Furthermore, territorially limiting the Constitution to the dioceses of the SOC in the United States also reflects the reality that the Diocese of Canada and the Diocese of Buenos Aires and South-Central America operate completely separately from the dioceses of the SOC in the United States in both an ecclesiastical and legal sense. The Diocese of Canada operates under its own governing document, called a “Statute,” which was approved by the Holy Assembly of Bishops in 1995, and is both an ecclesiastical and secular legal governing document. Likewise, the Diocese of Buenos Aires and South-Central America, has its own “Statute” that is separate and distinct from the Constitution and has established a secular legal identity under the laws of Argentina.
Finally, the Diocese of Canada has not consistently participated financially in the treasury established by the Central Church Council to conduct joint ministries among the SOC dioceses on the former territory of the Original America-Canadian Diocese (the “Central Treasury”) since the Diocese of Canada was separated from the Eastern American Diocese in 1983. After the promulgation of the Canadian “Statute” in 1995, the Canadian delegates to subsequent Sabors presented legal opinions which stated that it was against Canadian law for the Diocese of Canada to pay “assessments” to the Central Treasury.

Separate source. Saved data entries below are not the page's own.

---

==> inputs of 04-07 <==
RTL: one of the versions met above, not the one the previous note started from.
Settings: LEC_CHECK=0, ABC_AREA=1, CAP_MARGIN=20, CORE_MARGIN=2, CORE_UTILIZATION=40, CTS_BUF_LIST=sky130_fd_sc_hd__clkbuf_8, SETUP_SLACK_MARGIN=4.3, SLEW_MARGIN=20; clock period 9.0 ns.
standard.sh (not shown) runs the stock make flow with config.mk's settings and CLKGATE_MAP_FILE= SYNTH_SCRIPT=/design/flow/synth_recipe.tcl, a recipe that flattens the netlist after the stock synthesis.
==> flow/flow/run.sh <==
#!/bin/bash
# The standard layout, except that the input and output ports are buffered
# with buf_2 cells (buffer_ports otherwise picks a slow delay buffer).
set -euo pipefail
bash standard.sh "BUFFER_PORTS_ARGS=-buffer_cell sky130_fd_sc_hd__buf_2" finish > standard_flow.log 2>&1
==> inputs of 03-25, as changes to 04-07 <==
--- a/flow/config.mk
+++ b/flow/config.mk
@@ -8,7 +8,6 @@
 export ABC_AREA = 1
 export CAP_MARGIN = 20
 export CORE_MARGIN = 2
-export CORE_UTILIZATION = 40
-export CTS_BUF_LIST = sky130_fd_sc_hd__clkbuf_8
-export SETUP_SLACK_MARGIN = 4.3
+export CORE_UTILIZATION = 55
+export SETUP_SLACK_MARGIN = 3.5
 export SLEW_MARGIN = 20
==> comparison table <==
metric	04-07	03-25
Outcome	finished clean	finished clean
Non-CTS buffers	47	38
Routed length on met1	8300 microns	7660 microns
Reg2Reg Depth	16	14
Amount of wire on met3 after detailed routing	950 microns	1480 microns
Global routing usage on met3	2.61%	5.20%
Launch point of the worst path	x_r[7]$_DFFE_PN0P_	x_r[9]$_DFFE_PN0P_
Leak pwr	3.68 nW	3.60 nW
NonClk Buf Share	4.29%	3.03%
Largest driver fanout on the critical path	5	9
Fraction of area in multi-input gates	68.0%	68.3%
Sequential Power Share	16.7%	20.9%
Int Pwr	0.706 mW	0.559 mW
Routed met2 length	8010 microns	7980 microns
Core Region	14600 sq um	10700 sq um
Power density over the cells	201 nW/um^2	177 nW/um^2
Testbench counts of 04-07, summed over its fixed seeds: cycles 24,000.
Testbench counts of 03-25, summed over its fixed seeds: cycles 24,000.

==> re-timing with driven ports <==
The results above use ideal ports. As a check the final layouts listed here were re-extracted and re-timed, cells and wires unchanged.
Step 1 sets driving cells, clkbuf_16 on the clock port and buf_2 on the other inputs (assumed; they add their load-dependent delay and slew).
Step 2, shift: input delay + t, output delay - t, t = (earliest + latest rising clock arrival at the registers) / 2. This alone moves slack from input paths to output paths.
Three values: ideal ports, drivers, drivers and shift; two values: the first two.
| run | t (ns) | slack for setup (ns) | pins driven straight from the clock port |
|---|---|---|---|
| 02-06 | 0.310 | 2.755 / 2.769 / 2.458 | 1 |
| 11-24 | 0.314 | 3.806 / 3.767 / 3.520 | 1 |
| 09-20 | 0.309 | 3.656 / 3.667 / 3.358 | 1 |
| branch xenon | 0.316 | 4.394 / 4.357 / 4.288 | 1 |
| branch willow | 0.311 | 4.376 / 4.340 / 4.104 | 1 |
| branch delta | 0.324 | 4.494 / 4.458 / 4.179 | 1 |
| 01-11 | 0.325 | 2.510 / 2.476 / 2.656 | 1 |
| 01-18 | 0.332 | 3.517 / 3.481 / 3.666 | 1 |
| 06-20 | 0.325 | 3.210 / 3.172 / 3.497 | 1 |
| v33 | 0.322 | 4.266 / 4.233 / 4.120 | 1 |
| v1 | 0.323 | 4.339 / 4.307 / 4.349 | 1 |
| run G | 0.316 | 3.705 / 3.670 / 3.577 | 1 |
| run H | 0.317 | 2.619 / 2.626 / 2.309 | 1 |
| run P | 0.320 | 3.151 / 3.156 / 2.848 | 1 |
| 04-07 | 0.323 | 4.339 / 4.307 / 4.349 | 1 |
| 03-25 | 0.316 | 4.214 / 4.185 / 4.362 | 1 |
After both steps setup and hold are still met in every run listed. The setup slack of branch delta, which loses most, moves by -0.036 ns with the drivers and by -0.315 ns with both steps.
This is an optimization exercise on Yosys and OpenROAD, whose aim is small area, not a production implementation.
Function was checked by simulation only, so behaviour that the tests miss may differ from the original.
The flow treats the clock pin as an ideal source, which a real chip does not have.
No activity file was given, so power comes from the tool's default toggle rates.

--- flow/config.mk ---
export PLATFORM = sky130hd
export DESIGN_NAME = sd_cmd_engine
export DESIGN_NICKNAME = sd_cmd_engine
export VERILOG_FILES = /design/flow/design.v
export SDC_FILE = /design/flow/constraint.sdc
export NUM_CORES = 4
export LEC_CHECK = 0
export CAP_MARGIN = 20
export CORE_MARGIN = 2
export CORE_UTILIZATION = 75
export PLACE_DENSITY = 0.88
export SLEW_MARGIN = 20
export SYNTH_HIERARCHICAL = 1
export SYNTH_MINIMUM_KEEP_SIZE = 0
--- flow/constraint.sdc ---
create_clock -name core_clock -period 10.0 [get_ports {clk}]
set_input_delay 2.0000 -clock core_clock [delete_from_list [all_inputs] [get_ports {clk}]]
set_output_delay 2.0000 -clock core_clock [all_outputs]
set_load 0.01 [all_outputs]
Context: an optimization exercise on an open-source flow, tuned for small area, a short achievable clock period and few clock cycles per item. The choices shown serve that exercise and are no tape-out recipe.
Function was not checked in any run shown here: the RTL went through the layout flow alone.
No activity file was given, so power comes from the tool's default toggle rates.

## flow/design.v (module list and top-level ports; edited modules follow where they fit)
// module fa3: 4 lines
// module xnor2m: 3 lines
// module or2m: 3 lines
// module matrix_pipeline_mac_top: 5480 lines
module matrix_pipeline_mac_top (
    input wire clk,
    input wire rst,
    input wire start,
    input wire [7:0] a11, a12, a13,
    input wire [7:0] a21, a22, a23,
    input wire [7:0] a31, a32, a33,
    input wire [7:0] b11, b12, b13,
    input wire [7:0] b21, b22, b23,
    input wire [7:0] b31, b32, b33,
    output wire [15:0] c11, c12, c13,
    output wire [15:0] c21, c22, c23,
    output wire [15:0] c31, c32, c33,
    output reg done
);
  // ...
==> flow/flow/run.sh <==
#!/bin/bash
# The standard layout, with sky130_fd_sc_hd__buf_8 as the input port buffers
# and sky130_fd_sc_hd__buf_2 as the output port buffers (ORFS otherwise buffers
# every port with the slow clkdlybuf4s50_1 delay cell).  The output buffers
# are added right after global placement (flow/post_gpl.tcl), since the
# timing-driven global placement removes buffers before it buffers the ports.
set -o pipefail
bash standard.sh BUFFER_PORTS_ARGS="-inputs -buffer_cell sky130_fd_sc_hd__buf_8" \
    POST_GLOBAL_PLACE_TCL="$PWD/flow/post_gpl.tcl" finish 2>&1 | tee standard_make.log
==> flow/flow/post_gpl.tcl <==
# Buffer the output ports after global placement, with a small buffer: the
# output paths have slack to spare.
buffer_ports -outputs -buffer_cell sky130_fd_sc_hd__buf_2
==> flow/standard.sh <==
#!/bin/bash
# synth_recipe.tcl (not shown) runs the flow's synth.tcl, then flattens the netlist and writes it again
# the make line also repeats each setting of config.mk as NAME=value (left out here)
make -C /OpenROAD-flow-scripts/flow DESIGN_CONFIG=/design/flow/config.mk WORK_HOME=/design/flow/orfs CLKGATE_MAP_FILE= SYNTH_SCRIPT=/design/flow/synth_recipe.tcl "${@:-finish}"
==> flow/config.mk <==
export PLATFORM = sky130hd
export DESIGN_NAME = matrix_pipeline_mac_top
export DESIGN_NICKNAME = matrix_pipeline_mac_top
export VERILOG_FILES = /design/flow/design.v
export SDC_FILE = /design/flow/constraint.sdc
export NUM_CORES = 4
export LEC_CHECK = 0
export CAP_MARGIN = 20
export CORE_MARGIN = 2
export CORE_UTILIZATION = 55
export CTS_BUF_LIST = sky130_fd_sc_hd__clkbuf_8
export SLEW_MARGIN = 20
export SYNTH_HIERARCHICAL = 1
export SYNTH_MINIMUM_KEEP_SIZE = 0
==> flow/constraint.sdc <==
create_clock -name core_clock -period 6.0 [get_ports {clk}]
set_input_delay 1.2000 -clock core_clock [delete_from_list [all_inputs] [get_ports {clk}]]
set_output_delay 1.2000 -clock core_clock [all_outputs]
set_load 0.01 [all_outputs]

As a result of the above points (all contained in the formal memorandum proposal submitted to the Holy Assembly of Bishops), the Holy Assembly of Bishops in May 2018 rendered the following decisions (the original is attached in its entirety hereto as Attachment 1):
- “Adopt the proposal of the Right Reverend Bishop Longin of the Diocese of Midwestern America, the Right Reverend Bishop Maksim of the Western American Diocese and the Right Reverend Bishop Irinej of the Eastern American Diocese, and, pursuant to Article 13.8(15) and Article 33 of the Constitution of the Serbian Orthodox Church in North and South America (confirmed by the Decision of the Holy Assembly of Bishops HAB No. 8/MIN. 91 of May 22, 2007) approve the territorial restriction of the Constitution exclusively to the Serbian Orthodox Dioceses in the United States of America.

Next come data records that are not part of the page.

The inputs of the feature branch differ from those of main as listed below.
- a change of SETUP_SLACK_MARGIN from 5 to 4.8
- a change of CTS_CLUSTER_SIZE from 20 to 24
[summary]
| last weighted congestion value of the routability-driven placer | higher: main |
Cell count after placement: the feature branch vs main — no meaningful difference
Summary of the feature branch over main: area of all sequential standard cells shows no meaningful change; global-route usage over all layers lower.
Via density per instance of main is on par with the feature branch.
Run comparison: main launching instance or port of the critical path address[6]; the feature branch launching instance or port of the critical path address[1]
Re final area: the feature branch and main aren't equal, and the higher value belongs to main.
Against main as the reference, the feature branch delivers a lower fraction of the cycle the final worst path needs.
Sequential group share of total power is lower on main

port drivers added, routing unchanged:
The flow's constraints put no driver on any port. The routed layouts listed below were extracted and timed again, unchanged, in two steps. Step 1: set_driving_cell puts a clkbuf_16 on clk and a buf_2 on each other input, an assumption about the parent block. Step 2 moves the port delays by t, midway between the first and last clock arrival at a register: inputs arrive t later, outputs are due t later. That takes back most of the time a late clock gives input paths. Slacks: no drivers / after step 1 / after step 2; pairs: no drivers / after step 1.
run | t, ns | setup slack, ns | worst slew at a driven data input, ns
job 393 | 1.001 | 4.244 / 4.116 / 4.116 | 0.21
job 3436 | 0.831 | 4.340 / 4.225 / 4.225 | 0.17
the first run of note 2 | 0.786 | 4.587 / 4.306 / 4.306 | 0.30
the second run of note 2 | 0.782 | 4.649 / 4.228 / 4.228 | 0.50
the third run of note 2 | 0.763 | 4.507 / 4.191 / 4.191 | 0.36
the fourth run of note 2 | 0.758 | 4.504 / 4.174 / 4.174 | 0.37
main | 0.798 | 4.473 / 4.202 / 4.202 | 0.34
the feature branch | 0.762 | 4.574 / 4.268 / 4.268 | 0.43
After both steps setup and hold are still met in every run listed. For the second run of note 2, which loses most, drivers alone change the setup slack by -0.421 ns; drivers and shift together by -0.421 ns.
Context: an optimization exercise on an open-source flow, tuned for small area, a short achievable clock period and few clock cycles per item. The choices shown serve that exercise and are no tape-out recipe. Where RTL was checked, it was by simulation tests only, not by an equivalence proof against the original. The RTL of runs 5 and 6 was laid out without a check of its function. Power and IR drop assume default switching activity.

### flow/design.v
`timescale 100ps / 100ps
`default_nettype none
module BESDPB #(
    parameter DATA_FILE = "",
    parameter ADDRESS_BITWIDTH = 16,
    parameter DATA_BITWIDTH = 32,
    parameter COLUMN_BITWIDTH = 8,
    parameter COLUMN_COUNT = DATA_BITWIDTH / COLUMN_BITWIDTH
) (
    input wire clk,
    input wire [COLUMN_COUNT-1:0] write_enable,
    input wire [ADDRESS_BITWIDTH-1:0] address,
    output wire [DATA_BITWIDTH-1:0] data_out,
    input wire [DATA_BITWIDTH-1:0] data_in
);
  reg [DATA_BITWIDTH-1:0] data[2**ADDRESS_BITWIDTH-1:0];
  assign data_out = data[address];
  always @(posedge clk) begin
    for (int i = 0; i < COLUMN_COUNT; i++) begin
      if (write_enable[i]) begin
        data[address][(i+1)*COLUMN_BITWIDTH-1-:COLUMN_BITWIDTH] <= data_in[(i+1)*COLUMN_BITWIDTH-1-:COLUMN_BITWIDTH];
      end
    end
  end
endmodule
`default_nettype wire
`timescale 100ps / 100ps
`default_nettype none
module Cache #(
    parameter LINE_IX_BITWIDTH = 4,
    parameter RAM_DEPTH_BITWIDTH = 21,
    parameter COMMAND_DELAY_INTERVAL = 13,
    parameter RAM_ADDRESSING_MODE = 0
) (
    input wire clk,
    input wire rst_n,
    input wire enable,
    input wire [31:0] address,
    output reg [31:0] data_out,
    output reg data_out_ready,
    input wire [31:0] data_in,
    input wire [3:0] write_enable,
    output wire busy,
    output reg br_cmd,   
    output reg br_cmd_en,   
    output reg [RAM_DEPTH_BITWIDTH-1:0] br_addr,   
    output reg [63:0] br_wr_data,   
    output wire [7:0] br_data_mask,   
    input wire [63:0] br_rd_data,   
    input wire br_rd_data_valid   
);
  localparam ZEROS_BITWIDTH = 2;   
  localparam COLUMN_IX_BITWIDTH = 3;   
  localparam COLUMN_COUNT = 2 ** COLUMN_IX_BITWIDTH;
  localparam LINE_COUNT = 2 ** LINE_IX_BITWIDTH;
  localparam TAG_BITWIDTH = 32 - LINE_IX_BITWIDTH - COLUMN_IX_BITWIDTH - ZEROS_BITWIDTH;
  localparam LINE_VALID_BIT = TAG_BITWIDTH;
  localparam LINE_DIRTY_BIT = TAG_BITWIDTH + 1;
  localparam LINE_TO_RAM_ADDRESS_LEFT_SHIFT = COLUMN_IX_BITWIDTH + ZEROS_BITWIDTH - RAM_ADDRESSING_MODE;
  wire [COLUMN_IX_BITWIDTH-1:0] column_ix = address[
    COLUMN_IX_BITWIDTH+ZEROS_BITWIDTH-1
    -:COLUMN_IX_BITWIDTH
  ];
  wire [LINE_IX_BITWIDTH-1:0] line_ix =  address[
    LINE_IX_BITWIDTH+COLUMN_IX_BITWIDTH+ZEROS_BITWIDTH-1
    -:LINE_IX_BITWIDTH
  ];
  wire [TAG_BITWIDTH-1:0] address_tag = address[
    TAG_BITWIDTH+LINE_IX_BITWIDTH+COLUMN_IX_BITWIDTH+ZEROS_BITWIDTH-1
    -:TAG_BITWIDTH
  ];
  wire [RAM_DEPTH_BITWIDTH-1:0] burst_line_address = {
    address[31:COLUMN_IX_BITWIDTH+ZEROS_BITWIDTH], {LINE_TO_RAM_ADDRESS_LEFT_SHIFT{1'b0}}
  };
  reg burst_is_reading;   
  reg [31:0] burst_data_in[COLUMN_COUNT];
  reg [3:0] burst_write_enable[COLUMN_COUNT];
  reg [3:0] burst_tag_write_enable;
  reg burst_is_writing;   
  wire [31:0] cached_tag_and_flags;
  reg [3:0] tag_write_enable;   
  reg [31:0] tag_data_in;   
  assign br_data_mask = 0;   
  BESDPB #(
      .ADDRESS_BITWIDTH(LINE_IX_BITWIDTH)
  ) tag (
      .clk(clk),
      .write_enable(tag_write_enable),
      .address(line_ix),
      .data_in(tag_data_in),
      .data_out(cached_tag_and_flags)
  );
  reg [LINE_COUNT-1:0] line_valid_flags;
  reg [LINE_COUNT-1:0] line_dirty_flags;
  wire line_valid = line_valid_flags[line_ix];
  wire line_dirty = line_dirty_flags[line_ix];
  always_ff @(posedge clk, negedge rst_n) begin
    if (!rst_n) begin
      line_valid_flags <= 0;
      line_dirty_flags <= 0;
    end else if (tag_write_enable[0]) begin
      line_valid_flags[line_ix] <= tag_data_in[LINE_VALID_BIT];
      line_dirty_flags[line_ix] <= tag_data_in[LINE_DIRTY_BIT];
    end
  end
  wire [TAG_BITWIDTH-1:0] cached_tag = cached_tag_and_flags[TAG_BITWIDTH-1:0];
  wire [RAM_DEPTH_BITWIDTH-1:0] cached_line_address = {
    {cached_tag, line_ix}, {LINE_TO_RAM_ADDRESS_LEFT_SHIFT{1'b0}}
  };
  wire cache_line_hit = line_valid && address_tag == cached_tag;
  reg [5:0] command_delay_interval_counter;
  assign busy = !cache_line_hit || command_delay_interval_counter != 0;
  assign data_out = column_data_out[column_ix];
  assign data_out_ready = write_enable ? 0 : cache_line_hit;
  reg [31:0] column_data_in[COLUMN_COUNT];
  reg [3:0] column_write_enable[COLUMN_COUNT];
  wire [31:0] column_data_out[COLUMN_COUNT];
  generate
    for (genvar i = 0; i < COLUMN_COUNT; i++) begin : column
      BESDPB #(
          .ADDRESS_BITWIDTH(LINE_IX_BITWIDTH)
      ) column (
          .clk(clk),
          .write_enable(column_write_enable[i]),
          .address(line_ix),
          .data_in(burst_is_reading ? burst_data_in[i] : column_data_in[i]),
          .data_out(column_data_out[i])
      );
    end
  endgenerate
  always_comb begin
    for (int i = 0; i < COLUMN_COUNT; i++) begin
      column_write_enable[i] = 0;
      column_data_in[i] = 0;
    end
    tag_write_enable = 0;
    tag_data_in = 0;
    if (burst_is_reading) begin
      for (int i = 0; i < COLUMN_COUNT; i++) begin
        column_write_enable[i] = burst_write_enable[i];
      end
      tag_write_enable = burst_tag_write_enable;
      tag_data_in = {1'b0, 1'b1, address_tag};
    end else if (burst_is_writing) begin
    end else if (write_enable) begin
      if (cache_line_hit) begin
        tag_write_enable = 4'b1111;
        tag_data_in = {1'b1, 1'b1, address_tag};
        column_write_enable[column_ix] = write_enable;
        column_data_in[column_ix] = data_in;
      end else begin   
      end
    end else begin
    end
  end
  reg [10:0] state;
  localparam STATE_IDLE = 11'b000_0000_0001;
  localparam STATE_READ_WAIT_FOR_DATA_READY = 11'b000_0000_0010;
  localparam STATE_READ_1 = 11'b000_0000_0100;
  localparam STATE_READ_2 = 11'b000_0000_1000;
  localparam STATE_READ_3 = 11'b000_0001_0000;
  localparam STATE_READ_UPDATE_TAG = 11'b000_0010_0000;
  localparam STATE_READ_FINISH = 11'b000_0100_0000;
  localparam STATE_WRITE_1 = 11'b000_1000_0000;
  localparam STATE_WRITE_2 = 11'b001_0000_0000;
  localparam STATE_WRITE_3 = 11'b010_0000_0000;
  localparam STATE_WRITE_FINISH = 11'b100_0000_0000;
  always_ff @(posedge clk, negedge rst_n) begin
    if (!rst_n) begin
      burst_tag_write_enable <= 0;
      for (int i = 0; i < COLUMN_COUNT; i++) begin
        burst_write_enable[i] <= 0;
      end
      burst_is_reading <= 0;
      burst_is_writing <= 0;
      command_delay_interval_counter <= 0;
      br_cmd_en <= 0;
      state <= STATE_IDLE;
    end else begin
      if (command_delay_interval_counter != 0) begin
        command_delay_interval_counter <= command_delay_interval_counter - 1;
      end
      case (state)
        STATE_IDLE: begin
          if (enable && !cache_line_hit && command_delay_interval_counter == 0) begin
            if (line_dirty) begin
              br_cmd <= 1;   
              br_addr <= cached_line_address;
              br_wr_data[31:0] <= column_data_out[0];
              br_wr_data[63:32] <= column_data_out[1];
              br_cmd_en <= 1;
              command_delay_interval_counter <= COMMAND_DELAY_INTERVAL;
              burst_is_writing <= 1;
              state <= STATE_WRITE_1;
            end else begin   
              br_cmd <= 0;   
              br_addr <= burst_line_address;
              br_cmd_en <= 1;
              command_delay_interval_counter <= COMMAND_DELAY_INTERVAL;
              burst_is_reading <= 1;
              state <= STATE_READ_WAIT_FOR_DATA_READY;
            end
          end
        end
        STATE_READ_WAIT_FOR_DATA_READY: begin
          br_cmd_en <= 0;
          if (br_rd_data_valid) begin
            burst_write_enable[0] <= 4'b1111;
            burst_data_in[0] <= br_rd_data[31:0];
            burst_write_enable[1] <= 4'b1111;
            burst_data_in[1] <= br_rd_data[63:32];
            state <= STATE_READ_1;
          end else begin   
          end
        end
        STATE_READ_1: begin
          burst_write_enable[0] <= 0;
          burst_write_enable[1] <= 0;
          burst_write_enable[2] <= 4'b1111;
          burst_data_in[2] <= br_rd_data[31:0];
          burst_write_enable[3] <= 4'b1111;
          burst_data_in[3] <= br_rd_data[63:32];
          state <= STATE_READ_2;
        end
        STATE_READ_2: begin
          burst_write_enable[2] <= 0;
          burst_write_enable[3] <= 0;
          burst_write_enable[4] <= 4'b1111;
          burst_data_in[4] <= br_rd_data[31:0];
          burst_write_enable[5] <= 4'b1111;
          burst_data_in[5] <= br_rd_data[63:32];
          state <= STATE_READ_3;
        end
        STATE_READ_3: begin
          burst_write_enable[4] <= 0;
          burst_write_enable[5] <= 0;
          burst_write_enable[6] <= 4'b1111;
          burst_data_in[6] <= br_rd_data[31:0];
          burst_write_enable[7] <= 4'b1111;
          burst_data_in[7] <= br_rd_data[63:32];
          state <= STATE_READ_UPDATE_TAG;
        end
        STATE_READ_UPDATE_TAG: begin
          burst_write_enable[6] <= 0;
          burst_write_enable[7] <= 0;
          burst_tag_write_enable <= 4'b1111;
          state <= STATE_READ_FINISH;
        end
        STATE_READ_FINISH: begin
          burst_is_reading <= 0;
          burst_tag_write_enable <= 0;
          state <= STATE_IDLE;
        end
        STATE_WRITE_1: begin
          br_cmd_en <= 0;   
          br_wr_data[31:0] <= column_data_out[2];
          br_wr_data[63:32] <= column_data_out[3];
          state <= STATE_WRITE_2;
        end
        STATE_WRITE_2: begin
          br_wr_data[31:0] <= column_data_out[4];
          br_wr_data[63:32] <= column_data_out[5];
          state <= STATE_WRITE_3;
        end
        STATE_WRITE_3: begin
          br_wr_data[31:0] <= column_data_out[6];
          br_wr_data[63:32] <= column_data_out[7];
          state <= STATE_WRITE_FINISH;
        end
        STATE_WRITE_FINISH: begin
          if (command_delay_interval_counter == 0) begin
            br_cmd <= 0;   
            br_addr <= burst_line_address;
            br_cmd_en <= 1;
            command_delay_interval_counter <= COMMAND_DELAY_INTERVAL;
            burst_is_writing <= 0;
            burst_is_reading <= 1;
            state <= STATE_READ_WAIT_FOR_DATA_READY;
          end else begin
          end
        end
      endcase
    end
  end
endmodule
`default_nettype wire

- With this in mind, the present Episcopal Council of the Serbian Orthodox Church in North and South America is to be renamed the Episcopal Council of the Serbian Orthodox Church for North, Central and South America, with the highest hierarchical authority of the Serbian Orthodox Church in the region.
- Kindly request of the respective Council of Bishops to take all necessary measures in regards to certain regulations and competences in the aforementioned Constitution. In addition, as per the approved restriction to implement the necessary amendments to this Constitution (including the limitation of authority of the Central Church Council to the United States), promptly inform the Holy Synod of Bishops of the same. The Holy Synod of Bishops will then submit the amended version of the Constitution to jurisdiction of the Holy Assembly of Bishops for the final confirmation.
In view of the emerging situation in the Americas, it is worth noting that the Diocese of Canada continues to be governed by its own Statute (approved by the Decision of the Holy Assembly of Bishops, HAB No. 53/MIN. 217/11)” (emphasis added).
All of the bishops of the SOC – including but not limited to His Grace Bishop Mitrophan of Canada and His Grace Bishop Kirilo of Buenos Aires and Central-South America – assented to the above Holy Assembly of Bishops constitutional territorial limitation decision when it was rendered in May 2018.
The July 2019 Sabor in the US was the first Sabor held since the Holy Assembly of Bishops May 2018 territorial limitation decision was announced.
The July 2019 Sabor made only one substantive decision, which was related to the issue of the minimum salary for parish priests.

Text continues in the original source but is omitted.